HOW TO COMPLETE THIS TASK >> Exactly reproduce each of the entries shown below.

EXTRACTED MATERIAL >>
* * * *
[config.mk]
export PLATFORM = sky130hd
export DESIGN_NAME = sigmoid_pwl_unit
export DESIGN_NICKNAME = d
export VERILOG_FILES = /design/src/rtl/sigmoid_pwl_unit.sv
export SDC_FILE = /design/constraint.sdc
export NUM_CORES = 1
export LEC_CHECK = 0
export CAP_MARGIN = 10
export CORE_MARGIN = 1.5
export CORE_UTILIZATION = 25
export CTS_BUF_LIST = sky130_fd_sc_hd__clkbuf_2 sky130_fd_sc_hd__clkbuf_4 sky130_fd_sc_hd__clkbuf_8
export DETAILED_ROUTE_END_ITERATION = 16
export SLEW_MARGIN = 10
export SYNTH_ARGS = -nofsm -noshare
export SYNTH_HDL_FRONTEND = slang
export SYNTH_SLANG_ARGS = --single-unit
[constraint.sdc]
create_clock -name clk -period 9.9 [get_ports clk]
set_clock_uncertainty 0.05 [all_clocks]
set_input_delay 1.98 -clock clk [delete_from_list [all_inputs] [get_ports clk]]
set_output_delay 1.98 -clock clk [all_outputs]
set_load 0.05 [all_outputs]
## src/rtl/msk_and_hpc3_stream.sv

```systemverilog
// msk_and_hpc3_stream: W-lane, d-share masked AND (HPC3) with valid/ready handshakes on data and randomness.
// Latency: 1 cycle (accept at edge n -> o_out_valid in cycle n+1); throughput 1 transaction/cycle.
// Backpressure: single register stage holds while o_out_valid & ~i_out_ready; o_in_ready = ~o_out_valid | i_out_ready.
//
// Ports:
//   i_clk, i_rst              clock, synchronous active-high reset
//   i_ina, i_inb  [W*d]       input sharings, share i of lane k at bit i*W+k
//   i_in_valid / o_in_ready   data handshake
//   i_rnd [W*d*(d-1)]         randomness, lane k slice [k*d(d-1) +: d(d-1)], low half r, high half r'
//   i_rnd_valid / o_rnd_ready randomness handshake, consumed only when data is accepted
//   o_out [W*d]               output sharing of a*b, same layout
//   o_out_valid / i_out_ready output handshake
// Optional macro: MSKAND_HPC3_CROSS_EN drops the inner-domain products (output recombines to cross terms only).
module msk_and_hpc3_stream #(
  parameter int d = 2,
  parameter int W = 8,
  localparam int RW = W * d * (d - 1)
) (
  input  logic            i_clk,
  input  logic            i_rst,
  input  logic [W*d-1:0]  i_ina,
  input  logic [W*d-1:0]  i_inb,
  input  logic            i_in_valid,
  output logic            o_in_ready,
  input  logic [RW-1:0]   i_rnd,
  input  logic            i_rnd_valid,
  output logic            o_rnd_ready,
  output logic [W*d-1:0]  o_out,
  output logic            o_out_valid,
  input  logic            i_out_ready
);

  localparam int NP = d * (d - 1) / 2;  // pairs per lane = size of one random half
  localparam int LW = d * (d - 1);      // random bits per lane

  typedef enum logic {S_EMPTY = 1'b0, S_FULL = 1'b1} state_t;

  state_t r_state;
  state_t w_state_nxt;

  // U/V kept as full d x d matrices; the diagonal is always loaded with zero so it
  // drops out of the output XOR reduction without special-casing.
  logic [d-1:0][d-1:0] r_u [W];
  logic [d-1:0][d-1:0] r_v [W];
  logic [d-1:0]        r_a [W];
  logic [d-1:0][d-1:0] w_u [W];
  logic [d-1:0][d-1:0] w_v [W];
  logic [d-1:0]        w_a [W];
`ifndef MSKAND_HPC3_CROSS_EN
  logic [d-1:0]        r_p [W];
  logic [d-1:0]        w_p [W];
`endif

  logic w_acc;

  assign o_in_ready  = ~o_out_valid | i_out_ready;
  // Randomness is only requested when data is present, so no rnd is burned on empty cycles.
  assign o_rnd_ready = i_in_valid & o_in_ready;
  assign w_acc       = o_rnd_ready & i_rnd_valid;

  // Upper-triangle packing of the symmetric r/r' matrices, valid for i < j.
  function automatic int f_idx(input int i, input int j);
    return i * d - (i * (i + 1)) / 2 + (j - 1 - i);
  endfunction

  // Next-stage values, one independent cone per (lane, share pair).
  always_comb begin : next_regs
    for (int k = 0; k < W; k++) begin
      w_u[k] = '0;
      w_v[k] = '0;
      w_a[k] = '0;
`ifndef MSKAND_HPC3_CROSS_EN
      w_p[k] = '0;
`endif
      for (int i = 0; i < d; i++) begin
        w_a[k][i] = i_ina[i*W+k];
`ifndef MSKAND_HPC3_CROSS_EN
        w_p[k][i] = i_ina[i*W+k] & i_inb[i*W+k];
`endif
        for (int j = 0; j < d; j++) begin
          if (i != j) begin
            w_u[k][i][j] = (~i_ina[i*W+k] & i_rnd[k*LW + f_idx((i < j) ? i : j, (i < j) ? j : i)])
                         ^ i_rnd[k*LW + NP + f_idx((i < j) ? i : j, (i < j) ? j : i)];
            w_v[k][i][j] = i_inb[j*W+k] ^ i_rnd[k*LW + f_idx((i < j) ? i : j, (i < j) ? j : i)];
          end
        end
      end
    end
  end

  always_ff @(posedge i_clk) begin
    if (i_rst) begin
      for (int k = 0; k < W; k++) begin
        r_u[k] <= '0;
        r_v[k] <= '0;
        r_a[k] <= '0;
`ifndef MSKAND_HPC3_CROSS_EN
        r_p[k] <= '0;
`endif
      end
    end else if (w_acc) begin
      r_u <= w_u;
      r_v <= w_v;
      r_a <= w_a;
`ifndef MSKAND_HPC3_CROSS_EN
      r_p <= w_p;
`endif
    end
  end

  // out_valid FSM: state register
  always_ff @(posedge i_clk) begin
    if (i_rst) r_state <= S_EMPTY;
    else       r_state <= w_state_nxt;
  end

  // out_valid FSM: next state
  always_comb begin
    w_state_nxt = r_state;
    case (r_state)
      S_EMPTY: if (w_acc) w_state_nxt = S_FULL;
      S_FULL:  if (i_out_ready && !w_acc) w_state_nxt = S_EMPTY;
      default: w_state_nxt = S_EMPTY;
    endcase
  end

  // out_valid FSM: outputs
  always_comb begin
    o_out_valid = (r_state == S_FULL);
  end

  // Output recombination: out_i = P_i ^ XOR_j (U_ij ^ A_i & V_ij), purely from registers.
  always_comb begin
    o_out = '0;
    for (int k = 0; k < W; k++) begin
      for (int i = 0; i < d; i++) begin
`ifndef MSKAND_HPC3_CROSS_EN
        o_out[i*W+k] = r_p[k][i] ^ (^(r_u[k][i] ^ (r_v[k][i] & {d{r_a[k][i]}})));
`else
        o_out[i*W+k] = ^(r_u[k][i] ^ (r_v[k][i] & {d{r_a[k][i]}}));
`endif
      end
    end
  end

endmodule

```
* * * *
RESULT >>
[config.mk]
export PLATFORM = sky130hd
export DESIGN_NAME = sigmoid_pwl_unit
export DESIGN_NICKNAME = d
export VERILOG_FILES = /design/src/rtl/sigmoid_pwl_unit.sv
export SDC_FILE = /design/constraint.sdc
export NUM_CORES = 1
export LEC_CHECK = 0
export CAP_MARGIN = 10
export CORE_MARGIN = 1.5
export CORE_UTILIZATION = 25
export CTS_BUF_LIST = sky130_fd_sc_hd__clkbuf_2 sky130_fd_sc_hd__clkbuf_4 sky130_fd_sc_hd__clkbuf_8
export DETAILED_ROUTE_END_ITERATION = 16
export SLEW_MARGIN = 10
export SYNTH_ARGS = -nofsm -noshare
export SYNTH_HDL_FRONTEND = slang
export SYNTH_SLANG_ARGS = --single-unit
[constraint.sdc]
create_clock -name clk -period 9.9 [get_ports clk]
set_clock_uncertainty 0.05 [all_clocks]
set_input_delay 1.98 -clock clk [delete_from_list [all_inputs] [get_ports clk]]
set_output_delay 1.98 -clock clk [all_outputs]
set_load 0.05 [all_outputs]
## src/rtl/msk_and_hpc3_stream.sv

```systemverilog
// msk_and_hpc3_stream: W-lane, d-share masked AND (HPC3) with valid/ready handshakes on data and randomness.
// Latency: 1 cycle (accept at edge n -> o_out_valid in cycle n+1); throughput 1 transaction/cycle.
// Backpressure: single register stage holds while o_out_valid & ~i_out_ready; o_in_ready = ~o_out_valid | i_out_ready.
//
// Ports:
//   i_clk, i_rst              clock, synchronous active-high reset
//   i_ina, i_inb  [W*d]       input sharings, share i of lane k at bit i*W+k
//   i_in_valid / o_in_ready   data handshake
//   i_rnd [W*d*(d-1)]         randomness, lane k slice [k*d(d-1) +: d(d-1)], low half r, high half r'
//   i_rnd_valid / o_rnd_ready randomness handshake, consumed only when data is accepted
//   o_out [W*d]               output sharing of a*b, same layout
//   o_out_valid / i_out_ready output handshake
// Optional macro: MSKAND_HPC3_CROSS_EN drops the inner-domain products (output recombines to cross terms only).
module msk_and_hpc3_stream #(
  parameter int d = 2,
  parameter int W = 8,
  localparam int RW = W * d * (d - 1)
) (
  input  logic            i_clk,
  input  logic            i_rst,
  input  logic [W*d-1:0]  i_ina,
  input  logic [W*d-1:0]  i_inb,
  input  logic            i_in_valid,
  output logic            o_in_ready,
  input  logic [RW-1:0]   i_rnd,
  input  logic            i_rnd_valid,
  output logic            o_rnd_ready,
  output logic [W*d-1:0]  o_out,
  output logic            o_out_valid,
  input  logic            i_out_ready
);

  localparam int NP = d * (d - 1) / 2;  // pairs per lane = size of one random half
  localparam int LW = d * (d - 1);      // random bits per lane

  typedef enum logic {S_EMPTY = 1'b0, S_FULL = 1'b1} state_t;

  state_t r_state;
  state_t w_state_nxt;

  // U/V kept as full d x d matrices; the diagonal is always loaded with zero so it
  // drops out of the output XOR reduction without special-casing.
  logic [d-1:0][d-1:0] r_u [W];
  logic [d-1:0][d-1:0] r_v [W];
  logic [d-1:0]        r_a [W];
  logic [d-1:0][d-1:0] w_u [W];
  logic [d-1:0][d-1:0] w_v [W];
  logic [d-1:0]        w_a [W];
`ifndef MSKAND_HPC3_CROSS_EN
  logic [d-1:0]        r_p [W];
  logic [d-1:0]        w_p [W];
`endif

  logic w_acc;

  assign o_in_ready  = ~o_out_valid | i_out_ready;
  // Randomness is only requested when data is present, so no rnd is burned on empty cycles.
  assign o_rnd_ready = i_in_valid & o_in_ready;
  assign w_acc       = o_rnd_ready & i_rnd_valid;

  // Upper-triangle packing of the symmetric r/r' matrices, valid for i < j.
  function automatic int f_idx(input int i, input int j);
    return i * d - (i * (i + 1)) / 2 + (j - 1 - i);
  endfunction

  // Next-stage values, one independent cone per (lane, share pair).
  always_comb begin : next_regs
    for (int k = 0; k < W; k++) begin
      w_u[k] = '0;
      w_v[k] = '0;
      w_a[k] = '0;
`ifndef MSKAND_HPC3_CROSS_EN
      w_p[k] = '0;
`endif
      for (int i = 0; i < d; i++) begin
        w_a[k][i] = i_ina[i*W+k];
`ifndef MSKAND_HPC3_CROSS_EN
        w_p[k][i] = i_ina[i*W+k] & i_inb[i*W+k];
`endif
        for (int j = 0; j < d; j++) begin
          if (i != j) begin
            w_u[k][i][j] = (~i_ina[i*W+k] & i_rnd[k*LW + f_idx((i < j) ? i : j, (i < j) ? j : i)])
                         ^ i_rnd[k*LW + NP + f_idx((i < j) ? i : j, (i < j) ? j : i)];
            w_v[k][i][j] = i_inb[j*W+k] ^ i_rnd[k*LW + f_idx((i < j) ? i : j, (i < j) ? j : i)];
          end
        end
      end
    end
  end

  always_ff @(posedge i_clk) begin
    if (i_rst) begin
      for (int k = 0; k < W; k++) begin
        r_u[k] <= '0;
        r_v[k] <= '0;
        r_a[k] <= '0;
`ifndef MSKAND_HPC3_CROSS_EN
        r_p[k] <= '0;
`endif
      end
    end else if (w_acc) begin
      r_u <= w_u;
      r_v <= w_v;
      r_a <= w_a;
`ifndef MSKAND_HPC3_CROSS_EN
      r_p <= w_p;
`endif
    end
  end

  // out_valid FSM: state register
  always_ff @(posedge i_clk) begin
    if (i_rst) r_state <= S_EMPTY;
    else       r_state <= w_state_nxt;
  end

  // out_valid FSM: next state
  always_comb begin
    w_state_nxt = r_state;
    case (r_state)
      S_EMPTY: if (w_acc) w_state_nxt = S_FULL;
      S_FULL:  if (i_out_ready && !w_acc) w_state_nxt = S_EMPTY;
      default: w_state_nxt = S_EMPTY;
    endcase
  end

  // out_valid FSM: outputs
  always_comb begin
    o_out_valid = (r_state == S_FULL);
  end

  // Output recombination: out_i = P_i ^ XOR_j (U_ij ^ A_i & V_ij), purely from registers.
  always_comb begin
    o_out = '0;
    for (int k = 0; k < W; k++) begin
      for (int i = 0; i < d; i++) begin
`ifndef MSKAND_HPC3_CROSS_EN
        o_out[i*W+k] = r_p[k][i] ^ (^(r_u[k][i] ^ (r_v[k][i] & {d{r_a[k][i]}})));
`else
        o_out[i*W+k] = ^(r_u[k][i] ^ (r_v[k][i] & {d{r_a[k][i]}}));
`endif
      end
    end
  end

endmodule

```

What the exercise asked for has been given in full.